You Created Your Operating Problems
Are You Standing Between Your Problem and a Solution?

You Created Your Operating Problems

Local operating problems are not the causes of performance loss. They are the collective effect of lower enterprise capacity utilization. Excess capacity must be either discarded or stored. It moves instantly to the point of least resistance to be discarded and is always reflected in lower performance outcomes.

Large companies tend to have a difficult time looking at themselves holistically. They tend to see problems as being caused locally. As a result, problem-solving is often merely plugging one hole while sending the excess capacity to create more issues.

To accommodate excess capacity, the business needs an operating problem to occur and recur. 

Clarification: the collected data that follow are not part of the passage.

**src/rtl/traffic_light_rr.sv**
```systemverilog
// Round-robin multi-approach traffic light controller.
// Ports:
//   clock, reset         : rising-edge clock, synchronous active-high reset
//   car_req[NUM_DIR]     : level car sensors, latched into pending
//   green/yellow/red     : per-approach lamp drivers (Moore decode)
//   active_dir           : approach owning the current phase
//   phase                : 0 GREEN, 1 YELLOW, 2 ALL_RED
//   pending[NUM_DIR]     : latched request vector
module traffic_light_rr #(
    parameter int NUM_DIR      = 4,
    parameter int DIR_W        = 2,
    parameter int TIMER_W      = 8,
    parameter int MIN_GREEN    = 4,
    parameter int MAX_GREEN    = 10,
    parameter int YELLOW_TIME  = 2,
    parameter int ALL_RED_TIME = 1
) (
    input  logic               clock,
    input  logic               reset,
    input  logic [NUM_DIR-1:0] car_req,
    output logic [NUM_DIR-1:0] green,
    output logic [NUM_DIR-1:0] yellow,
    output logic [NUM_DIR-1:0] red,
    output logic [DIR_W-1:0]   active_dir,
    output logic [1:0]         phase,
    output logic [NUM_DIR-1:0] pending
);

    typedef enum logic [1:0] {
        S_GREEN   = 2'd0,
        S_YELLOW  = 2'd1,
        S_ALL_RED = 2'd2
    } state_t;

    localparam logic [TIMER_W-1:0] T_MIN = TIMER_W'(MIN_GREEN - 1);
    localparam logic [TIMER_W-1:0] T_MAX = TIMER_W'(MAX_GREEN - 1);
    localparam logic [TIMER_W-1:0] T_YEL = TIMER_W'(YELLOW_TIME - 1);
    localparam logic [TIMER_W-1:0] T_AR  = TIMER_W'(ALL_RED_TIME - 1);
    localparam logic [TIMER_W-1:0] T_SAT = '1;
    localparam logic [NUM_DIR-1:0] ONE   = NUM_DIR'(1);

    state_t             state;
    logic [DIR_W-1:0]   cur;
    logic [DIR_W-1:0]   nxt;
    logic [TIMER_W-1:0] timer;

    logic [NUM_DIR-1:0] cur_oh;
    logic [NUM_DIR-1:0] nxt_oh;
    logic [NUM_DIR-1:0] set_mask;
    logic [NUM_DIR-1:0] clr_mask;
    logic               others;
    logic               req_cur;
    logic               go_yellow;
    logic               ar_done;
    logic [DIR_W-1:0]   scan_idx;
    logic               found;
    int                 j;

    assign cur_oh  = ONE << cur;
    assign nxt_oh  = ONE << nxt;
    assign others  = |(pending & ~cur_oh);
    assign req_cur = |(car_req & cur_oh);

    // Leave green only once the minimum has elapsed and someone else waits;
    // a still-occupied approach keeps green until the maximum.
    assign go_yellow = (timer >= T_MIN) && others &&
                       (!req_cur || timer >= T_MAX);

    assign ar_done = (state == S_ALL_RED) && (timer == T_AR);

    // The approach being served cannot re-latch its own request.
    assign set_mask = car_req & ~((state == S_GREEN) ? cur_oh : '0);
    assign clr_mask = ar_done ? nxt_oh : '0;

    // First pending approach after cur, wrapping at NUM_DIR.
    always_comb begin
        scan_idx = cur;
        found    = 1'b0;
        j        = 0;
        for (int k = 1; k < NUM_DIR; k++) begin
            j = int'(cur) + k;
            if (j >= NUM_DIR) j = j - NUM_DIR;
            if (!found && pending[j]) begin
                found    = 1'b1;
                scan_idx = DIR_W'(j);
            end
        end
    end

    always_ff @(posedge clock) begin
        if (reset) begin
            state   <= S_GREEN;
            cur     <= '0;
            nxt     <= '0;
            timer   <= '0;
            pending <= '0;
        end else begin
            // Clear wins over a simultaneous set.
            pending <= (pending | set_mask) & ~clr_mask;
            case (state)
                S_GREEN: begin
                    if (go_yellow) begin
                        state <= S_YELLOW;
                        nxt   <= scan_idx;
                        timer <= '0;
                    end else if (timer != T_SAT) begin
                        timer <= timer + 1'b1;
                    end
                end
                S_YELLOW: begin
                    if (timer == T_YEL) begin
                        state <= S_ALL_RED;
                        timer <= '0;
                    end else begin
                        timer <= timer + 1'b1;
                    end
                end
                S_ALL_RED: begin
                    if (timer == T_AR) begin
                        state <= S_GREEN;
                        cur   <= nxt;
                        timer <= '0;
                    end else begin
                        timer <= timer + 1'b1;
                    end
                end
                default: begin
                    state <= S_GREEN;
                    timer <= '0;
                end
            endcase
        end
    end

    always_comb begin
        green  = '0;
        yellow = '0;
        case (state)
            S_GREEN:  green  = cur_oh;
            S_YELLOW: yellow = cur_oh;
            default:  ;
        endcase
    end

    assign red        = ~(green | yellow);
    assign active_dir = cur;
    assign phase      = state;

endmodule

```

If someone is working hard to make sure problems do not occur within one function, excess capacity will migrate to another functional location where there is less resistance to preventing an operating problem.

Aggregate performance is really a proxy for enterprise capacity utilization. Operating problems are caused by holding excess productive capacity.

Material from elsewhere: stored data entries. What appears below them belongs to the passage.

[src/rtl/alu_op_sequencer_pkg.sv]
// alu_seq_pkg
//   Shared definitions for the ALU instruction sequencer:
//   - ALU opcode constants understood by the datapath ALU
//   - sequencer state encoding (also exported on the debug port)
//   - opcode classification helpers (unary / wide-result / legal)
//   - a small integer max helper used for counter sizing
package alu_seq_pkg;

    // ALU opcodes
    localparam int unsigned OP_ADD  = 0;
    localparam int unsigned OP_SUB  = 1;
    localparam int unsigned OP_AND  = 2;
    localparam int unsigned OP_OR   = 3;
    localparam int unsigned OP_SHR  = 4;
    localparam int unsigned OP_SHRA = 5;
    localparam int unsigned OP_SHL  = 6;
    localparam int unsigned OP_ROR  = 7;
    localparam int unsigned OP_ROL  = 8;
    localparam int unsigned OP_MUL  = 9;
    localparam int unsigned OP_DIV  = 10;
    localparam int unsigned OP_NEG  = 11;
    localparam int unsigned OP_NOT  = 12;

    // Highest opcode the ALU implements; everything above is rejected.
    localparam int unsigned OP_LAST = OP_NOT;

    localparam int STATE_W = 3;

    typedef enum logic [STATE_W-1:0] {
        S_IDLE   = 3'd0,
        S_LOAD_Y = 3'd1,
        S_ALU    = 3'd2,
        S_ZLO    = 3'd3,
        S_ZHI    = 3'd4,
        S_DONE   = 3'd5
    } seq_state_e;

    // Unary ops take their single operand straight off the bus in the ALU
    // cycle, so Y is never loaded for them.
    function automatic bit is_unary(input int unsigned op);
        return (op == OP_NEG) || (op == OP_NOT);
    endfunction

    // Wide ops produce a 2-word result that goes to LO/HI instead of Rc.
    function automatic bit is_wide(input int unsigned op);
        return (op == OP_MUL) || (op == OP_DIV);
    endfunction

    function automatic bit is_legal(input int unsigned op);
        return op <= OP_LAST;
    endfunction

    function automatic int max_int(input int a, input int b);
        return (a > b) ? a : b;
    endfunction

endpackage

Excess capacity may be discarded by:

  • Leaving it idle (idle and unscheduled);
  • Allowing it to become ‘unavailable’ when scheduled (due to mechanical downtime, absenteeism skill deficits, or other problems);
  • Producing output more slowly (lower efficiency);
  • Producing defective output which is unsaleable (poor quality);
  • Storing output and subsequently determining it can’t be sold or has no financial value (inventory write-offs/write-downs);
  • Producing output and selling it at a financial loss.

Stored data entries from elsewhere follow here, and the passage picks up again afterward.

### config.mk
export PLATFORM = sky130hd
export DESIGN_NAME = vec_store_serializer
export DESIGN_NICKNAME = d
export VERILOG_FILES = /design/src/rtl/vec_pkg.sv /design/src/rtl/lane_find_next.sv /design/src/rtl/vec_store_serializer.sv
export SDC_FILE = /design/constraint.sdc
export NUM_CORES = 1
export LEC_CHECK = 0
export BUFFER_PORTS_ARGS = -buffer_cell sky130_fd_sc_hd__buf_2
export CAP_MARGIN = 20
export CORE_MARGIN = 8
export CORE_UTILIZATION = 56
export DETAILED_ROUTE_END_ITERATION = 8
export PLACE_DENSITY_LB_ADDON = 0.08
export SYNTH_ARGS = -nofsm -noshare
export SYNTH_HDL_FRONTEND = slang
export SYNTH_SLANG_ARGS = --single-unit
### constraint.sdc
create_clock -name clk -period 4.4 [get_ports clk]
set_input_delay 0.88 -clock clk [delete_from_list [all_inputs] [get_ports clk]]
set_output_delay 0.88 -clock clk [all_outputs]
set_load 0.01 [all_outputs]
### src/rtl/vec_pkg.sv
// Shared vector-datapath definitions: lane geometry, fp16 lane type,
// the VST opcode (shared with decode/ALU) and the store-serializer FSM states.
package vec_pkg;

    localparam int VEC_LANES  = 16;
    localparam int VEC_LANE_W = 16;
    localparam int VEC_ADDR_W = 16;

    typedef logic [VEC_LANE_W-1:0] fp16_t;

    localparam logic [3:0] OP_VST = 4'b0101;

    typedef enum logic [1:0] {
        S_IDLE  = 2'd0,
        S_WRITE = 2'd1,
        S_DONE  = 2'd2
    } vst_state_e;

endpackage

### src/rtl/lane_find_next.sv
// Combinational priority encoder: remaining lane mask -> {any, lowest set index}.
// Ports: mask_i (LANES), any_o (1), idx_o ($clog2(LANES)).
module lane_find_next #(
    parameter int LANES = 16,
    parameter int IDX_W = $clog2(LANES)
) (
    input  logic [LANES-1:0] mask_i,
    output logic             any_o,
    output logic [IDX_W-1:0] idx_o
);

    assign any_o = |mask_i;

    // Scan high to low so the last hit, the lowest set bit, wins.
    always_comb begin
        idx_o = '0;
        for (int i = LANES - 1; i >= 0; i--) begin
            if (mask_i[i]) idx_o = i[IDX_W-1:0];
        end
    end

endmodule

### src/rtl/vec_store_serializer.sv
// VST writer: captures a 16-lane vector, mask and base address, then writes the
// enabled lanes in ascending order as 16-bit words on the data-memory port.
// Ports: clk, rst_n; start_valid/start_ready + vec_in/lane_mask/base_addr request;
// mem_wr_en/mem_addr/mem_wdata/mem_ready write port; busy, done status.
module vec_store_serializer
    import vec_pkg::*;
#(
    parameter int LANES  = VEC_LANES,
    parameter int LANE_W = VEC_LANE_W,
    parameter int ADDR_W = VEC_ADDR_W
) (
    input  logic                    clk,
    input  logic                    rst_n,
    input  logic                    start_valid,
    output logic                    start_ready,
    input  logic [LANES*LANE_W-1:0] vec_in,
    input  logic [LANES-1:0]        lane_mask,
    input  logic [ADDR_W-1:0]       base_addr,
    output logic                    mem_wr_en,
    output logic [ADDR_W-1:0]       mem_addr,
    output logic [LANE_W-1:0]       mem_wdata,
    input  logic                    mem_ready,
    output logic                    busy,
    output logic                    done
);

    localparam int IDX_W = $clog2(LANES);

    vst_state_e              state_q, state_d;
    logic [LANES*LANE_W-1:0] vec_q, vec_d;
    logic [ADDR_W-1:0]       base_q, base_d;
    logic [LANES-1:0]        rem_q, rem_d;
    logic [IDX_W-1:0]        idx_q, idx_d;
    logic                    wr_en_q, wr_en_d;
    logic [ADDR_W-1:0]       addr_q, addr_d;
    logic [LANE_W-1:0]       wdata_q, wdata_d;
    logic                    done_q, done_d;

    logic [LANES-1:0]        cur_oh;
    logic [LANES-1:0]        enc_in;
    logic                    nxt_any;
    logic [IDX_W-1:0]        nxt_idx;
    logic [LANES*LANE_W-1:0] sel_vec;
    logic [ADDR_W-1:0]       sel_base;
    logic [ADDR_W-1:0]       nxt_addr;
    logic [LANE_W-1:0]       nxt_wdata;

    // In IDLE the encoder looks at the incoming mask so lane selection for the
    // first write happens at accept; in WRITE it looks past the lane on the bus.
    assign cur_oh   = {{(LANES-1){1'b0}}, 1'b1} << idx_q;
    assign enc_in   = (state_q == S_IDLE) ? lane_mask : (rem_q & ~cur_oh);
    assign sel_vec  = (state_q == S_IDLE) ? vec_in : vec_q;
    assign sel_base = (state_q == S_IDLE) ? base_addr : base_q;

    lane_find_next #(
        .LANES(LANES),
        .IDX_W(IDX_W)
    ) u_find (
        .mask_i(enc_in),
        .any_o (nxt_any),
        .idx_o (nxt_idx)
    );

    // Address wraps modulo 2^ADDR_W by truncation.
    assign nxt_addr  = sel_base + {{(ADDR_W-IDX_W){1'b0}}, nxt_idx};
    assign nxt_wdata = sel_vec[int'(nxt_idx)*LANE_W +: LANE_W];

    always_comb begin
        state_d = state_q;
        vec_d   = vec_q;
        base_d  = base_q;
        rem_d   = rem_q;
        idx_d   = idx_q;
        wr_en_d = wr_en_q;
        addr_d  = addr_q;
        wdata_d = wdata_q;
        done_d  = 1'b0;
        unique case (state_q)
            S_IDLE: begin
                if (start_valid) begin
                    vec_d  = vec_in;
                    base_d = base_addr;
                    rem_d  = lane_mask;
                    if (nxt_any) begin
                        state_d = S_WRITE;
                        wr_en_d = 1'b1;
                        idx_d   = nxt_idx;
                        addr_d  = nxt_addr;
                        wdata_d = nxt_wdata;
                    end else begin
                        state_d = S_DONE;
                        done_d  = 1'b1;
                    end
                end
            end
            S_WRITE: begin
                if (mem_ready) begin
                    rem_d = enc_in;
                    if (nxt_any) begin
                        idx_d   = nxt_idx;
                        addr_d  = nxt_addr;
                        wdata_d = nxt_wdata;
                    end else begin
                        state_d = S_DONE;
                        wr_en_d = 1'b0;
                        done_d  = 1'b1;
                    end
                end
            end
            S_DONE: begin
                state_d = S_IDLE;
            end
            default: begin
                state_d = S_IDLE;
                wr_en_d = 1'b0;
            end
        endcase
    end

    always_ff @(posedge clk or negedge rst_n) begin
        if (!rst_n) begin
            state_q <= S_IDLE;
            vec_q   <= '0;
            base_q  <= '0;
            rem_q   <= '0;
            idx_q   <= '0;
            wr_en_q <= 1'b0;
            addr_q  <= '0;
            wdata_q <= '0;
            done_q  <= 1'b0;
        end else begin
            state_q <= state_d;
            vec_q   <= vec_d;
            base_q  <= base_d;
            rem_q   <= rem_d;
            idx_q   <= idx_d;
            wr_en_q <= wr_en_d;
            addr_q  <= addr_d;
            wdata_q <= wdata_d;
            done_q  <= done_d;
        end
    end

    assign start_ready = (state_q == S_IDLE);
    assign busy        = (state_q != S_IDLE);
    assign mem_wr_en   = wr_en_q;
    assign mem_addr    = addr_q;
    assign mem_wdata   = wdata_q;
    assign done        = done_q;

endmodule
==> impl_metrics.ini, run 1 <==
[yosys]
yosys.cell_types.count = 70
synth-edff-count = 0
synth_seq_area_share_pct = 46.6
syn_inst = 1533
synth-async-reset-ratio_pct = 100
syn-cell-area_um2 = 17600
syn_avg_cell_area_um2 = 11.5
synthFlopType = sky130_fd_sc_hd__dfrtp_1
ys_seq_elements = 328
synth-warning-count = 0
syn_nets = 1830

[worst_setup_path]
critical_path_required_ps = 4800
crit-reg2reg-launch = idx_q[3]$_DFFE_PN0P_
r2r_cells = 12
cp_slowest_stage_delay_ps = 540
timing.setup.critical_path_class = reg2reg
endpoint_kind = flip-flop
path_max_fanout = 125
crit_path_cell_trace = buf_4 -> nor4b_1 -> nor2b_1 -> or3_1 -> a32oi_1 -> a21oi_4 -> inv_8 -> buf_12 -> mux2i_1 -> o22ai_1 -> o41ai_1 -> a31oi_1
critPathSlowestCell = sky130_fd_sc_hd__dfrtp_1
r2r-end = mem_wdata[1]$_DFFE_PN0P_
startpoint_class_of_the_critical_path = flip-flop
r2r_setup_slack_ps = 310
critical_path_arrival_ps = 4490

[routing]
met3_length_um = 4960
routedWlPerCell_um = 23.6
postRouteWirelength_um = 53900
num_vias = 14100
postRouteAntennaNets = 0
first_iter_violations = 1119
routed.top_layer = met5
met2_length_um = 24400
wl_met1_um = 22900
first_pass_iters = 5
remaining_drc_errors = 0
route.detailed.vias_per_inst = 6.17

[hold_path]
worstHoldPathType = in2async

[finish]
utilization_pct = 67.3
finalNetCount = 2129
finish.cell_count_without_fillers = 2285
post_route_cells_drive_above_1_share_pct = 40.3
post-route-cell-area_um2 = 21000
n_fill_cell = 2470
layout_common_cells = sky130_fd_sc_hd__dfrtp_1, sky130_fd_sc_hd__buf_2, sky130_fd_sc_hd__mux2_2
multi_input_gate_area_in_the_final_layout_um2 = 8850
seq_area_um2 = 8210
layout-area-overhead-vs-synth_pct = 19.5

[run_status]
status = finished clean

[global_routing]
grt_start_max_net_pins = 153
aggregate_global_routing_overflow = 0
initial_antenna_violation_count = 33
grt_usage_pct = 28.1
via_count_of_the_first_global_routing_pass = 14300
wire_length_of_the_first_global_routing_pass_um = 83400

[clocking]
clock-root-buffer = sky130_fd_sc_hd__clkbuf_16
cts_tree = yes
cts_sinks = 328
cts-buffers-inserted = 38
cts-root-to-sink-buffers = 3
cts_setup_buffers = 0
ctsHtreeMaxLevel = 2
cts_hold_buffers = 0
clock_latency_of_the_later_clocked_register_in_the_worst_skew_pair_ps = 540
clk_transition_reported_paths_ps = 60

[floorplanning]
die_width_um = 193
floorplan.initialDensity_pct = 56.4
boundary_pin_count = 328
floorplan.core_area_um2 = 31200
die_height_um = 193
placementRows = 65
design.die.area_um2 = 37400

[timing]
final_hold_viol_count = 0
clock.fmax_ghz = 0.245
finalCriticalPeriod_ps = 4090
timing.slew.headroom_pct = 32.3
totalNegativeSetupSlack_ps = 0
timing.final.crit_share_pct = 92.9
setup_violations = 0
drv_slew = 0
worst_hold_slack_ps = 347
worst-slew-pin-transition_ps = 1010
setup_repair_after_global_routing_missed_its_margin = false
skew_ps = 30.8

[place]
count_of_placed_standard_cells_including_taps = 2194
portBuffers = 327
place.gp.congestion = 0.903
dpl_cell_area_um2 = 19700
dpl.hpwl_um = 38600

[run]
maxCapViolations = 0

[pwr]
power.density_cell_area_nw_per_um2 = 1020
leakage_power_total_nw = 9.65
ir_drop_mv = 1.78
[how the worst max path moves through the flow]
stage,slack [ps],depth (start not counted),end,from
global route,20,18,mem_addr[12]$_DFFE_PN0P_,idx_q[2]$_DFFE_PN0P_
finish,310,12,mem_wdata[1]$_DFFE_PN0P_,idx_q[3]$_DFFE_PN0P_
global placement,390,16,mem_addr[12]$_DFFE_PN0P_,idx_q[0]$_DFFE_PN0P_
CTS,320,18,mem_addr[14]$_DFFE_PN0P_,idx_q[0]$_DFFE_PN0P_
detailed placement,330,18,mem_addr[14]$_DFFE_PN0P_,idx_q[1]$_DFFE_PN0P_
floorplan,340,24,mem_addr[14]$_DFFE_PN0P_,idx_q[0]$_DFFE_PN0P_
[flip-flops by register name (all words and copies together), names as in the netlist]
register / cells
idx_q: 4
done: 1
mem_wr_en: 1
state_q: 2
rem_q: 16
mem_wdata: 16
vec_q: 256
base_q: 16
mem_addr: 16
[metrics by stage]
step,worst slack (ps),power (mW)
2_1_floorplan,340,14.6
3_3_place_gp,390,17.7
3_5_place_dp,326,18.0
4_1_cts,315,21.3
5_1_grt,19.9,22.6
6_report,313,21.4
[power by group]
part | switching, mW | internal [mW] | total (mW)
logic | 7.01 | 5.68 | 12.7
clock network | 1.27 | 1.94 | 3.21
registers | 0.926 | 4.55 | 5.47
[critical path: cells and delay by family (launching register included)]
family / cells / cell delay [ps]
AO/OA/AOI/OAI: 5 / 1360
AND/OR/NAND/NOR: 3 / 700
multiplexers: 1 / 330
buffers and inverters: 3 / 850
flip-flops: 1 / 540
[cell usage after synthesis, types with 12 or more instances]
cell	count	area share, %
sky130_fd_sc_hd__a21boi_0	15	0.64
sky130_fd_sc_hd__a221oi_1	17	0.85
sky130_fd_sc_hd__a22o_1	15	0.75
sky130_fd_sc_hd__a22oi_1	15	0.64
sky130_fd_sc_hd__a31oi_1	32	1.1
sky130_fd_sc_hd__buf_2	32	0.91
sky130_fd_sc_hd__clkbuf_1	58	1.2
sky130_fd_sc_hd__dfrtp_1	328	47
sky130_fd_sc_hd__inv_1	12	0.26
sky130_fd_sc_hd__mux2_2	275	18
sky130_fd_sc_hd__mux2i_1	145	8.2
sky130_fd_sc_hd__mux4_2	31	4.0
sky130_fd_sc_hd__nand2_1	202	4.3
sky130_fd_sc_hd__nand3_1	39	1.1
sky130_fd_sc_hd__nor2_1	39	0.83
sky130_fd_sc_hd__o21ai_0	45	1.3
sky130_fd_sc_hd__o22ai_1	66	2.3
sky130_fd_sc_hd__o41ai_1	19	0.95
[routing by layer]
metal / global-route usage (%) / vias to the layer above
met5: 0 / -
met2: 42.0 / 608
li1: - / 6328
met1: 38.6 / 7055
met4: 9.21 / 20
met3: 8.38 / 89
[timing repair]
action / 4_1_cts / 5_1_grt
gates resized for setup: 0 / 2
setup endpoints to repair: 0 / 2
hold endpoints to repair: 0 / 0
[logic make-up after synthesis]
| group | Yosys count | synth area share, % |
|---|---|---|
| fa+ha+maj | 5 | 0.398 |
| xor+xnor | 14 | 0.697 |
| compound gates | 274 | 10.8 |
| buf+inv | 127 | 3.21 |
| flops | 328 | 46.6 |
| mux | 451 | 29.8 |
| simple gates | 334 | 8.42 |
[layout make-up]
cell class | count | area share, %
diodes | 25 | 0.298
inverters | 15 | 0.309
repair buffers | 371 | 9.82
clock inverters | 9 | 0.690
flip-flops and latches | 328 | 39.0
multi-input cells | 1078 | 42.1
well taps | 402 | 2.39
clock buffers | 57 | 5.34
No activity file was read; power rests on OpenSTA's default activity.
==> run 2, diff against run 1 <==
--- a/config.mk
+++ b/config.mk
@@ -8,7 +8,7 @@
 export BUFFER_PORTS_ARGS = -buffer_cell sky130_fd_sc_hd__buf_2
 export CAP_MARGIN = 20
 export CORE_MARGIN = 8
-export CORE_UTILIZATION = 56
+export CORE_UTILIZATION = 35
 export DETAILED_ROUTE_END_ITERATION = 8
 export PLACE_DENSITY_LB_ADDON = 0.08
 export SYNTH_ARGS = -nofsm -noshare
==> impl_metrics.ini, run 2 (synthesis results as in run 1) <==
[floorplanning]
die_height_um = 240
die_width_um = 240
boundary_pin_count = 328
floorplan.core_area_um2 = 49900
placementRows = 82
floorplan.initialDensity_pct = 35.3
design.die.area_um2 = 57700

[timing]
drv_slew = 0
timing.final.crit_share_pct = 96.6
worst_hold_slack_ps = 400
totalNegativeSetupSlack_ps = 0
final_hold_viol_count = 0
finalCriticalPeriod_ps = 4250
setup_repair_after_global_routing_missed_its_margin = false
skew_ps = 22.4
setup_violations = 0
final.setup.worst_slack_ps = 149
clock.fmax_ghz = 0.235
timing.slew.headroom_pct = 39.6
worst-slew-pin-transition_ps = 906

[global_routing]
grt_usage_pct = 21.7
wire_length_of_the_first_global_routing_pass_um = 94700
grt_start_max_net_pins = 107
aggregate_global_routing_overflow = 0
via_count_of_the_first_global_routing_pass = 14200
initial_antenna_violation_count = 25

[clocking]
cts-buffers-inserted = 42
cts-root-to-sink-buffers = 3
cts_tree = yes
ctsHtreeMaxLevel = 2
clock_latency_of_the_later_clocked_register_in_the_worst_skew_pair_ps = 580
clk_transition_reported_paths_ps = 60
clock-root-buffer = sky130_fd_sc_hd__clkbuf_16
cts_setup_buffers = 0
cts_sinks = 328

[pwr]
p_sw_share_pct = 43.7
clock_power_share_pct = 15.6
leakage_power_total_nw = 9.84
report.power.total_mw = 22.4
power.density_cell_area_nw_per_um2 = 1030
internal_power_mw = 12.6
pwr-share-comb_pct = 60.3
power.share.sequential_pct = 24.2
total_switching_power_mw = 9.78
ir_drop_mv = 0.921

[worst_setup_path]
timing.setup.critical_path_class = reg2reg
critical_path_arrival_ps = 4700
endpoint_kind = flip-flop
critical_path_required_ps = 4850
startpoint_class_of_the_critical_path = flip-flop
path_max_fanout = 53
r2r_setup_slack_ps = 150

[run]
maxCapViolations = 0

[place]
portBuffers = 327
dpl.hpwl_um = 47000
dp_worst_setup_slack_ps = 12.2
place.gp.congestion = 0.842

[routing]
first_iter_violations = 951
first_pass_iters = 5
postRouteWirelength_um = 63500
postRouteAntennaNets = 0
routedWlPerCell_um = 24.6
num_vias = 13900
remaining_drc_errors = 0
route.detailed.vias_per_inst = 5.40

[hold_path]
worstHoldPathType = in2async

[finish]
n_fill_cell = 4902
layout_commonest_cell = sky130_fd_sc_hd__buf_2
largest_register_ffs = 256
largest_register = vec_q
post_route_cells_drive_above_1_share_pct = 41.6
layout-area-overhead-vs-synth_pct = 23.1
layout_common_cells = sky130_fd_sc_hd__buf_2, sky130_fd_sc_hd__dfrtp_1, sky130_fd_sc_hd__mux2_2
finalNetCount = 2158

[run_status]
status = finished clean
==> run 2: metal layers <==
metal / vias to the layer above / track usage [%] / wire (um)
met5: - / 0 / 98
met4: 16 / 4.32 / 1050
met3: 89 / 5.59 / 4450
met2: 386 / 33.4 / 28600
met1: 7061 / 30.5 / 29300
li1: 6366 / - / -
==> run 2: final cells by class <==
class	instances	area (um2)	share of cell area, %
diodes	14	35.0	0.162
clock buffers	64	1280	5.93
clock inverters	9	98.8	0.456
inverters	15	66.3	0.306
multi-input cells	1078	8850	40.9
flip-flops and latches	328	8210	37.9
well taps	672	841	3.88
repair buffers	396	2270	10.5
==> run 2: path summary, 6_finish.rpt <==
| kind | startpoint | endpoint | depth (start not counted) |
|---|---|---|---|
| worst min register to register | mem_addr[6]$_DFFE_PN0P_ | mem_addr[6]$_DFFE_PN0P_ | 2 |
| worst max register to register | idx_q[3]$_DFFE_PN0P_ | mem_wdata[13]$_DFFE_PN0P_ | 15 |
| worst max-delay path | idx_q[3]$_DFFE_PN0P_ | mem_wdata[13]$_DFFE_PN0P_ | 15 |
| worst min-delay path | rst_n | rem_q[13]$_DFFE_PN0P_ | 1 |
| max in group asynchronous | rst_n | vec_q[84]$_DFFE_PN0P_ | 2 |
| min in group clk | mem_addr[6]$_DFFE_PN0P_ | mem_addr[6]$_DFFE_PN0P_ | 2 |
==> run 2: power by group through the flow <==
stage | logic (mW) | clock network [mW] | registers (mW)
finish | 13.5 | 3.48 | 5.41
global route | 14.6 | 3.70 | 5.60
CTS | 13.6 | 3.58 | 5.39
detailed placement | 13.5 | 0 | 5.44
global placement | 13.4 | 0 | 5.39
floorplan | 9.38 | 0 | 5.21
==> run 2: repair_timing <==
item | CTS | global route
hold buffers | 0 | 0
resized for setup | 0 | 5
endpoints found under the setup margin | 0 | 8
==> run 2: per-stage QoR <==
step | cells | instance area (um2) | utilization (%)
after global routing | 2569 | 21600 | 43.4
after detailed placement | 2489 | 20200 | 40.6
after floorplan | 1533 | 17600 | -
after global placement | 2489 | 20200 | 40.6
after CTS | 2562 | 21600 | 43.4
final | 2576 | 21700 | 43.4
==> run 2: critical path: stages (launching register included) <==
cell                        delay [ps]
sky130_fd_sc_hd__dfrtp_1           530
sky130_fd_sc_hd__buf_4             280
sky130_fd_sc_hd__or4b_1            450
sky130_fd_sc_hd__a21oi_1           170
sky130_fd_sc_hd__o211ai_1          130
sky130_fd_sc_hd__o2bb2ai_1         250
sky130_fd_sc_hd__a21oi_4           290
sky130_fd_sc_hd__inv_8              40
sky130_fd_sc_hd__buf_4             180
sky130_fd_sc_hd__buf_12            210
sky130_fd_sc_hd__buf_4             340
sky130_fd_sc_hd__nand2_1           140
sky130_fd_sc_hd__a31oi_1            90
sky130_fd_sc_hd__a221oi_1          730
sky130_fd_sc_hd__buf_4             220
sky130_fd_sc_hd__a31oi_1            60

The implications are profound:

  • Aggregate operating performance improvements cannot be sustained until capacity utilization is first improved;
  • Everything else held constant, any improvement in one local performance outcome must result in a concurrent deterioration of other local performance outcomes;
  • Excess capacity migrates across function to the point of least resistance to be discarded or stored;
  • Enterprise performance cannot be managed or improved subject to intra functional initiatives.

Unless you begin by improving enterprise capacity utilization, the best you can do is to push excess capacity into the respective backyards of your functional colleagues.